◆ **WORK REQUEST**
Return the data below exactly, but only from the line containing "after synthesis |" through the line containing "li1: - / 728", with both of those lines included.

◆ **SUPPLIED RECORDS**
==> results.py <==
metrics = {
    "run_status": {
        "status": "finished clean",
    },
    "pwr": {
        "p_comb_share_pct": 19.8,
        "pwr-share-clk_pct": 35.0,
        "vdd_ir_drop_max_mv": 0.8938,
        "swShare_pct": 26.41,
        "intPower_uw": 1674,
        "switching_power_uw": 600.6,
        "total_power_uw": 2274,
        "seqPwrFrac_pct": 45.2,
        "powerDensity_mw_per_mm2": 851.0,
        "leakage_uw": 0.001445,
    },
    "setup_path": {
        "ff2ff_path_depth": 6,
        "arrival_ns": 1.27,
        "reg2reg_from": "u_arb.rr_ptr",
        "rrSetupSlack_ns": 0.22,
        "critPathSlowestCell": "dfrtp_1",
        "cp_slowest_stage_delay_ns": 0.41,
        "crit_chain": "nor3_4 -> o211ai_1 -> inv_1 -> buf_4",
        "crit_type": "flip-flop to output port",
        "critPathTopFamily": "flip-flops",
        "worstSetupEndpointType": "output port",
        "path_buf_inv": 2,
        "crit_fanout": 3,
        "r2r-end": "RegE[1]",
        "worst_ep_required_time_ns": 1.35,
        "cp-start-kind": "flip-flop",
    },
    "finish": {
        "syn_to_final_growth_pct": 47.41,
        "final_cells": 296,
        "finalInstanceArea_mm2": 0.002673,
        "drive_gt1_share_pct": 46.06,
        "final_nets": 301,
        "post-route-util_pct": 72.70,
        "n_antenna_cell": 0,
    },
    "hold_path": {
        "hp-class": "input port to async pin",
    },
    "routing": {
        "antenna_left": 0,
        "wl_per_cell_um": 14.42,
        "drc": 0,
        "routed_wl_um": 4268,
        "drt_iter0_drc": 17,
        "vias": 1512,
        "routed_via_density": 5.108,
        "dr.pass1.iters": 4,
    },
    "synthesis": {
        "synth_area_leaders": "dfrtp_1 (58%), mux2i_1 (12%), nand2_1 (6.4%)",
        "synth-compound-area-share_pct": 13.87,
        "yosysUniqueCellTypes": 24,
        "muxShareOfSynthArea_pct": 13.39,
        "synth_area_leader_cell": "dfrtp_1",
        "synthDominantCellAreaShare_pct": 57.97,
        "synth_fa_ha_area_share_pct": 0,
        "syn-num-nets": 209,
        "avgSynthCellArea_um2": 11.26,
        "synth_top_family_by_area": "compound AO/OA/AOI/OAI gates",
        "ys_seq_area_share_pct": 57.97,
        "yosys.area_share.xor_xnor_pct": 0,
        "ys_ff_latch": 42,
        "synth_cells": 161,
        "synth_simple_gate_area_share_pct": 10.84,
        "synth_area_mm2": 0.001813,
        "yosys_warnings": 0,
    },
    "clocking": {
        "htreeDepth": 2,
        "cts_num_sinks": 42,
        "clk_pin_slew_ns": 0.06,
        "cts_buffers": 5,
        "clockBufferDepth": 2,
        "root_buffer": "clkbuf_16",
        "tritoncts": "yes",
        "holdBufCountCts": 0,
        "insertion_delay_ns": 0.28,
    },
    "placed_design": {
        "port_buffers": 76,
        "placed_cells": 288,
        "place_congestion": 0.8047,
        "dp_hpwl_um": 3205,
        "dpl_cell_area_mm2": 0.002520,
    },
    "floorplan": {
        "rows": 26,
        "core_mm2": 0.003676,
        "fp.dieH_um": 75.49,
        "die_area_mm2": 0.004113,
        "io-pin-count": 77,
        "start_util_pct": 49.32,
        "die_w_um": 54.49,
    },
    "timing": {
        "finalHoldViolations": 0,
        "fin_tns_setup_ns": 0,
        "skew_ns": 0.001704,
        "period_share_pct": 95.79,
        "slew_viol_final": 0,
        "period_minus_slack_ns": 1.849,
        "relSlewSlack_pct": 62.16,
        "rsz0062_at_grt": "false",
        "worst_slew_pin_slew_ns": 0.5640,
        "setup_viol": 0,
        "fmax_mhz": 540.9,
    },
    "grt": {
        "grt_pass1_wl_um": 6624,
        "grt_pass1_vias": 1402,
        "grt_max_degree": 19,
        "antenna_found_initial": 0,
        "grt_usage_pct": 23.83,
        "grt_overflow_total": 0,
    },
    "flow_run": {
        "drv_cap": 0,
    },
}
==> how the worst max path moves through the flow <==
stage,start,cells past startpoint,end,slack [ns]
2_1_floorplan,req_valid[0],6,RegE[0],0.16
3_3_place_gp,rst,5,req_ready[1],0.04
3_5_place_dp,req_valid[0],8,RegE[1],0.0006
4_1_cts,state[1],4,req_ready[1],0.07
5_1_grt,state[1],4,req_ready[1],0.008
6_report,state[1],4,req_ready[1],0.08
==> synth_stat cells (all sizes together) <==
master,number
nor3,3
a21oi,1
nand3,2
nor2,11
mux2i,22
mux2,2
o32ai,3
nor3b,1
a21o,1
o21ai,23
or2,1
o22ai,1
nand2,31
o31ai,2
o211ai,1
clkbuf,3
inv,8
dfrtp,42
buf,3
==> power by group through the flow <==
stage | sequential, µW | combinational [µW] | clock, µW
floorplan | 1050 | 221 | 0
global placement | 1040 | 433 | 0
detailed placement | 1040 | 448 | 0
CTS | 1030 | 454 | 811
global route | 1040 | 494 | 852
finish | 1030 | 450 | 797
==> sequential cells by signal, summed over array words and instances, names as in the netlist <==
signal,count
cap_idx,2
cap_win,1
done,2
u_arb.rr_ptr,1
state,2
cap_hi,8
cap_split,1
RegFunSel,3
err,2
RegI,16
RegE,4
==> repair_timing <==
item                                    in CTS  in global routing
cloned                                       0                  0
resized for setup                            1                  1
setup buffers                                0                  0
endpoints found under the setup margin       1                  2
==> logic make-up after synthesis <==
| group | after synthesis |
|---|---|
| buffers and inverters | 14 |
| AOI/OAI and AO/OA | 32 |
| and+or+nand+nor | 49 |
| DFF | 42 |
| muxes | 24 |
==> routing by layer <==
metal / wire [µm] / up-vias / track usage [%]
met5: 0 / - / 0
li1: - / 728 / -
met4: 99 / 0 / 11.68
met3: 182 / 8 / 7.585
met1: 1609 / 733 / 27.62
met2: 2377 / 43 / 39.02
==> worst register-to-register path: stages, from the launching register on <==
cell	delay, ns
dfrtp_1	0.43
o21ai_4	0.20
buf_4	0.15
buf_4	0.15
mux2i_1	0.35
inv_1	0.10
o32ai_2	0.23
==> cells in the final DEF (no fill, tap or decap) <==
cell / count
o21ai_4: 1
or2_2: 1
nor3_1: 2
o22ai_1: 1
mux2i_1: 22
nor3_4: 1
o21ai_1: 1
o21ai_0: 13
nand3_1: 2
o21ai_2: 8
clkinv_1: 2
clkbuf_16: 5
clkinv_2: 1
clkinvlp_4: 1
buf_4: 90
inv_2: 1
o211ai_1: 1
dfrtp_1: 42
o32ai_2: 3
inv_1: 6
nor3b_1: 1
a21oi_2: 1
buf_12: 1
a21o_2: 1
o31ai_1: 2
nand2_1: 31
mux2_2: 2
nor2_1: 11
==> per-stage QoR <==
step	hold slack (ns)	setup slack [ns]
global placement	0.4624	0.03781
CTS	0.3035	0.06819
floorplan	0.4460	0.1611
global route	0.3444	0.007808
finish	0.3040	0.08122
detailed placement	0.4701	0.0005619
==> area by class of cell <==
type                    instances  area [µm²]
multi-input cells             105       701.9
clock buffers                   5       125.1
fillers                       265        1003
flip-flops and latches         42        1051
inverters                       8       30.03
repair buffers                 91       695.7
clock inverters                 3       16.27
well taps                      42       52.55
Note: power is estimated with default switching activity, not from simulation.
<file path="src/rtl/mem_stage_if.sv">
// Data-memory request/acknowledge port between mem_stage and the data memory.
// The master side (mem_stage) raises mem_req_o with a stable address, write
// enable and store data, and holds them until the memory answers with
// mem_ack_i (plus mem_rdata_i for loads).
interface mem_stage_if;
    logic        mem_req_o;
    logic        mem_we_o;
    logic [31:0] mem_addr_o;
    logic [31:0] mem_wdata_o;
    logic        mem_ack_i;
    logic [31:0] mem_rdata_i;

    modport master (
        output mem_req_o,
        output mem_we_o,
        output mem_addr_o,
        output mem_wdata_o,
        input  mem_ack_i,
        input  mem_rdata_i
    );

    modport slave (
        input  mem_req_o,
        input  mem_we_o,
        input  mem_addr_o,
        input  mem_wdata_o,
        output mem_ack_i,
        output mem_rdata_i
    );
endinterface

</file>
<file path="src/rtl/mem_stage.sv">
// Memory stage: takes the EX result and either forwards ALU results to
// writeback (1-cycle latency) or performs a word load/store over a req/ack
// data-memory port, stalling the front end while the access is in flight.
// An access with no acknowledge within TIMEOUT request cycles is abandoned
// and reported on err_o.
//
// Optional feature: define MISALIGN_TRAP_EN to reject lw/sw whose address has
// non-zero low bits (misalign_o pulse, no request). Without it, misaligned
// addresses are silently rounded down to the word boundary.
module mem_stage #(
    parameter int TIMEOUT = 16          // request cycles before giving up (2..255)
) (
    input  logic        clk,
    input  logic        rst,

    // EX-stage result
    input  logic        valid_i,
    input  logic [4:0]  ALUop_i,
    input  logic [31:0] ALUOut_i,
    input  logic [31:0] StoreData_i,
    input  logic [4:0]  WriteReg_i,

    // Front-end hold
    output logic        stall_o,

    // Register-file write port
    output logic        wb_valid_o,
    output logic [31:0] wb_data_o,
    output logic [4:0]  wb_reg_o,

    // Status pulses
    output logic        err_o,
    output logic        misalign_o,

    // Data-memory port
    mem_stage_if.master mem
);

    localparam logic [4:0] OP_LW    = 5'b10100;
    localparam logic [4:0] OP_SW    = 5'b10101;
    localparam logic [7:0] CNT_LAST = 8'(TIMEOUT - 1);

    typedef enum logic [1:0] {
        IDLE = 2'd0,
        REQ  = 2'd1,
        DONE = 2'd2
    } state_t;

    state_t      state_reg;
    logic [7:0]  cnt_reg;

    // Access latches, driven straight onto the memory port so they stay
    // stable for the whole request.
    logic        mem_req_reg;
    logic        we_reg;
    logic [31:0] addr_reg;
    logic [31:0] wdata_reg;
    logic [4:0]  dst_reg;

    // Registered writeback / status outputs
    logic        wb_valid_reg;
    logic [31:0] wb_data_reg;
    logic [4:0]  wb_reg_reg;
    logic        err_reg;
`ifdef MISALIGN_TRAP_EN
    logic        misalign_reg;
`endif

    // Decode of the incoming EX result
    logic        is_mem_op;
    logic        can_accept;
    logic        misaligned;
    logic        start_access;

    assign is_mem_op  = valid_i && ((ALUop_i == OP_LW) || (ALUop_i == OP_SW));
    // DONE behaves like IDLE for new work so loads/stores can issue back-to-back.
    assign can_accept = (state_reg == IDLE) || (state_reg == DONE);

`ifdef MISALIGN_TRAP_EN
    assign misaligned = (ALUOut_i[1:0] != 2'b00);
`else
    // Low address bits are dropped when the word address is formed.
    logic [1:0] unused_addr_lsb;
    assign unused_addr_lsb = ALUOut_i[1:0];
    assign misaligned      = 1'b0;
`endif

    assign start_access = can_accept && is_mem_op && !misaligned;

    // Stall is combinational on accept so the front end holds the same cycle.
    assign stall_o = !rst && ((state_reg == REQ) || start_access);

    assign wb_valid_o = wb_valid_reg;
    assign wb_data_o  = wb_data_reg;
    assign wb_reg_o   = wb_reg_reg;
    assign err_o      = err_reg;
`ifdef MISALIGN_TRAP_EN
    assign misalign_o = misalign_reg;
`else
    assign misalign_o = 1'b0;
`endif

    assign mem.mem_req_o   = mem_req_reg;
    assign mem.mem_we_o    = we_reg;
    assign mem.mem_addr_o  = addr_reg;
    assign mem.mem_wdata_o = wdata_reg;

    // Main FSM: accept EX results, run the memory handshake, produce writeback.
    always_ff @(posedge clk) begin
        if (rst) begin
            state_reg    <= IDLE;
            cnt_reg      <= 8'd0;
            mem_req_reg  <= 1'b0;
            we_reg       <= 1'b0;
            addr_reg     <= 32'd0;
            wdata_reg    <= 32'd0;
            dst_reg      <= 5'd0;
            wb_valid_reg <= 1'b0;
            wb_data_reg  <= 32'd0;
            wb_reg_reg   <= 5'd0;
            err_reg      <= 1'b0;
`ifdef MISALIGN_TRAP_EN
            misalign_reg <= 1'b0;
`endif
        end else begin
            // Pulse outputs default low every cycle.
            wb_valid_reg <= 1'b0;
            err_reg      <= 1'b0;
`ifdef MISALIGN_TRAP_EN
            misalign_reg <= 1'b0;
`endif
            case (state_reg)
                IDLE, DONE: begin
                    state_reg <= IDLE;
                    if (valid_i) begin
                        if (is_mem_op) begin
                            if (misaligned) begin
`ifdef MISALIGN_TRAP_EN
                                misalign_reg <= 1'b1;
`endif
                            end else begin
                                addr_reg    <= {ALUOut_i[31:2], 2'b00};
                                wdata_reg   <= StoreData_i;
                                dst_reg     <= WriteReg_i;
                                we_reg      <= (ALUop_i == OP_SW);
                                mem_req_reg <= 1'b1;
                                cnt_reg     <= 8'd0;
                                state_reg   <= REQ;
                            end
                        end else begin
                            // ALU result goes straight to writeback; x0 is never written.
                            wb_valid_reg <= (WriteReg_i != 5'd0);
                            wb_data_reg  <= ALUOut_i;
                            wb_reg_reg   <= WriteReg_i;
                        end
                    end
                end

                REQ: begin
                    if (mem.mem_ack_i) begin
                        mem_req_reg <= 1'b0;
                        cnt_reg     <= 8'd0;
                        state_reg   <= DONE;
                        if (!we_reg) begin
                            wb_valid_reg <= (dst_reg != 5'd0);
                            wb_data_reg  <= mem.mem_rdata_i;
                            wb_reg_reg   <= dst_reg;
                        end
                    end else if (cnt_reg == CNT_LAST) begin
                        // Give up: drop the request, flag it, no writeback.
                        mem_req_reg <= 1'b0;
                        cnt_reg     <= 8'd0;
                        err_reg     <= 1'b1;
                        state_reg   <= IDLE;
                    end else begin
                        cnt_reg <= cnt_reg + 8'd1;
                    end
                end

                default: begin
                    state_reg   <= IDLE;
                    mem_req_reg <= 1'b0;
                    cnt_reg     <= 8'd0;
                end
            endcase
        end
    end

endmodule

</file>
<file path="src/flat_wrapper.sv">
// flat-port wrapper written by rule: the top's interface ports become plain ports
module mem_stage_flat 
#(
    parameter int TIMEOUT = 16                                                     
)
  (clk, rst, valid_i, ALUop_i, ALUOut_i, StoreData_i, WriteReg_i, stall_o, wb_valid_o, wb_data_o, wb_reg_o, err_o, misalign_o, mem_mem_req_o, mem_mem_we_o, mem_mem_addr_o, mem_mem_wdata_o, mem_mem_ack_i, mem_mem_rdata_i);
  mem_stage_if mem_i ();
  input  logic clk;
  input  logic rst;
  input  logic valid_i;
  input  logic [4:0] ALUop_i;
  input  logic [31:0] ALUOut_i;
  input  logic [31:0] StoreData_i;
  input  logic [4:0] WriteReg_i;
  output logic stall_o;
  output logic wb_valid_o;
  output logic [31:0] wb_data_o;
  output logic [4:0] wb_reg_o;
  output logic err_o;
  output logic misalign_o;
  output wire logic [$bits(mem_i.mem_req_o)-1:0] mem_mem_req_o;
  output wire logic [$bits(mem_i.mem_we_o)-1:0] mem_mem_we_o;
  output wire logic [$bits(mem_i.mem_addr_o)-1:0] mem_mem_addr_o;
  output wire logic [$bits(mem_i.mem_wdata_o)-1:0] mem_mem_wdata_o;
  input wire logic [$bits(mem_i.mem_ack_i)-1:0] mem_mem_ack_i;
  input wire logic [$bits(mem_i.mem_rdata_i)-1:0] mem_mem_rdata_i;
  assign mem_mem_req_o = mem_i.mem_req_o;
  assign mem_mem_we_o = mem_i.mem_we_o;
  assign mem_mem_addr_o = mem_i.mem_addr_o;
  assign mem_mem_wdata_o = mem_i.mem_wdata_o;
  assign mem_i.mem_ack_i = mem_mem_ack_i;
  assign mem_i.mem_rdata_i = mem_mem_rdata_i;
  mem_stage #(.TIMEOUT(TIMEOUT)) u_core (.clk(clk), .rst(rst), .valid_i(valid_i), .ALUop_i(ALUop_i), .ALUOut_i(ALUOut_i), .StoreData_i(StoreData_i), .WriteReg_i(WriteReg_i), .stall_o(stall_o), .wb_valid_o(wb_valid_o), .wb_data_o(wb_data_o), .wb_reg_o(wb_reg_o), .err_o(err_o), .misalign_o(misalign_o), .mem(mem_i));
endmodule
</file>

◆ **RESULT BELOW**
| group | after synthesis |
|---|---|
| buffers and inverters | 14 |
| AOI/OAI and AO/OA | 32 |
| and+or+nand+nor | 49 |
| DFF | 42 |
| muxes | 24 |
==> routing by layer <==
metal / wire [µm] / up-vias / track usage [%]
met5: 0 / - / 0
li1: - / 728 / -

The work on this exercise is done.